20 years ago Nokia was reigning supreme, mobile phones were still in the ‘Dumb’ era and Apple still had a few years left to change the rules with the iPhone and turn portable phones into smartphones. And 20 years ago, The number of people in a subway car in Japan was measured by the newspapers they read.
But today this situation has changed and The reality of smartphones is now absolute and inseparable. Xiaomi has big fans in Japan, a technological paradise and always 10 years ahead of the world in electronics. And mobile phones have definitely replaced traditional print media forever.
Changes to the Japanese subway
Japan’s MLIT (Ministry of Land, Infrastructure, Transport and Tourism) has been using a very common item to measure daily on trains for over 20 years: reading newspapers. Reading print media or any magazine on the Japanese subway is so common that MLIT used this as a scale to measure crowding and occupancy levels in carriages.
In other words: the density of people traveling at the same time in the subway has been shown by a series of graphs since 2001, and these graphs have been transformed into more visual, direct and easy-to-understand information: each one representing a percentage of occupancy:
one hundred%
- Seats are available.
- It can be attached to a seat, hung from a belt, or attached to a column next to the door.

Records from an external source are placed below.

`src/rtl/imm_extend_builder.sv`:
```
// Builds a DATA_W-bit immediate from FIELD_W-bit chunks (MS chunk first) and
// zero/sign-extends it onto a valid/ready output for the ALU B-operand mux.
module imm_extend_builder #(
  parameter int FIELD_W    = 2,
  parameter int DATA_W     = 8,
  parameter int MAX_CHUNKS = 4,
  parameter int CNT_W      = 3
) (
  input  logic              clock,
  input  logic              reset,
  input  logic              clear,
  input  logic              in_valid,
  output logic              in_ready,
  input  logic [FIELD_W-1:0] entrada,
  input  logic              in_last,
  input  logic              sign_mode,
  output logic              out_valid,
  input  logic              out_ready,
  output logic [DATA_W-1:0] saida,
  output logic [CNT_W-1:0]  chunk_count,
  output logic              overflow
);

  generate
    if (FIELD_W * MAX_CHUNKS > DATA_W) begin : g_bad_width
      $error("imm_extend_builder: FIELD_W*MAX_CHUNKS exceeds DATA_W");
    end
    if (MAX_CHUNKS >= (1 << CNT_W)) begin : g_bad_cnt
      $error("imm_extend_builder: CNT_W too narrow for MAX_CHUNKS");
    end
  endgenerate

  localparam logic [1:0] IDLE  = 2'd0;
  localparam logic [1:0] ACCUM = 2'd1;
  localparam logic [1:0] HOLD  = 2'd2;

  logic [1:0]        state;
  logic [DATA_W-1:0] acc;
  logic [DATA_W-1:0] new_acc;
  logic [CNT_W-1:0]  new_cnt;
  logic [DATA_W-1:0] ext_val;
  logic              sign_bit;
  logic              closing;

  assign in_ready  = (state != HOLD);
  assign out_valid = (state == HOLD);

  // Next accumulator/count for an accepted beat, plus the extended word it
  // would produce if this beat closes the word. Bits above n*FIELD_W are
  // filled with the sign bit or zero; when n*FIELD_W == DATA_W nothing is filled.
  always_comb begin
    int nbits;
    new_acc  = (acc << FIELD_W) | DATA_W'(entrada);
    new_cnt  = chunk_count + CNT_W'(1);
    closing  = in_last || (new_cnt == CNT_W'(MAX_CHUNKS));
    nbits    = int'(new_cnt) * FIELD_W;
    sign_bit = 1'b0;
    ext_val  = '0;
    for (int i = 0; i < DATA_W; i++) begin
      if (i == nbits - 1) sign_bit = new_acc[i];
    end
    for (int i = 0; i < DATA_W; i++) begin
      if (i < nbits) ext_val[i] = new_acc[i];
      else           ext_val[i] = sign_mode & sign_bit;
    end
  end

  // clear outranks both handshakes; saida survives clear and handshake so the
  // B-operand mux never sees a glitch to zero between words.
  always_ff @(posedge clock or posedge reset) begin
    if (reset) begin
      state       <= IDLE;
      acc         <= '0;
      saida       <= '0;
      chunk_count <= '0;
      overflow    <= 1'b0;
    end else if (clear) begin
      state       <= IDLE;
      acc         <= '0;
      chunk_count <= '0;
      overflow    <= 1'b0;
    end else begin
      case (state)
        IDLE, ACCUM: begin
          if (in_valid) begin
            acc         <= new_acc;
            chunk_count <= new_cnt;
            if (closing) begin
              state    <= HOLD;
              saida    <= ext_val;
              overflow <= ~in_last;
            end else begin
              state <= ACCUM;
            end
          end
        end
        HOLD: begin
          if (out_ready) begin
            state       <= IDLE;
            acc         <= '0;
            chunk_count <= '0;
            overflow    <= 1'b0;
          end
        end
        default: begin
          state       <= IDLE;
          acc         <= '0;
          chunk_count <= '0;
          overflow    <= 1'b0;
        end
      endcase
    end
  end

endmodule

```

- No problem moving and reading
150%
- You can spread the newspaper out to read it comfortably and easily.
180%
- You can read the newspaper even though you have to fold it or otherwise force it.
200%
- There are a lot of people and a bit crowded.
- You can read magazines but not newspapers
250%
- The train is full
- I can’t move and I can’t move my hands.
- I can’t read
Xiaomi, the favorite of the Japanese
What happens if we read the latest MILT report? Categories shortened -250% occupancy indicator is gone-, drawings are eliminated and percentages tell the story “contact with other travelers’ shoulders“, In addition “body contact“.
MILT was apparently close to hiding the cartoons, but Replacing newspaper with smartphoneHowever, the idea was shelved due to concerns about encouraging mobile phone use in a crowded train carriage.
This update eliminates people who read newspapers,representative of the tremendous change we are experiencing in society With the inclusion of smartphones, which are now an integral part of our daily lives, it is a rare sight to see someone reading a newspaper instead of looking at the news on a terminal screen, but just twenty years ago this was the most common thing in the world.
It is also worth noting that a significant portion of the mobile phones used by Japanese people in the subway are Chinese, as Xiaomi announced yesterday that it had achieved a success through its official profile on the X site in Japan. 359% increase in phone shipments in Q2 2024. This, Xiaomi’s market share in this country has risen to 6%, interestingly This puts it in third place among the companies that sell the most devices in Japan, just behind Apple and Google.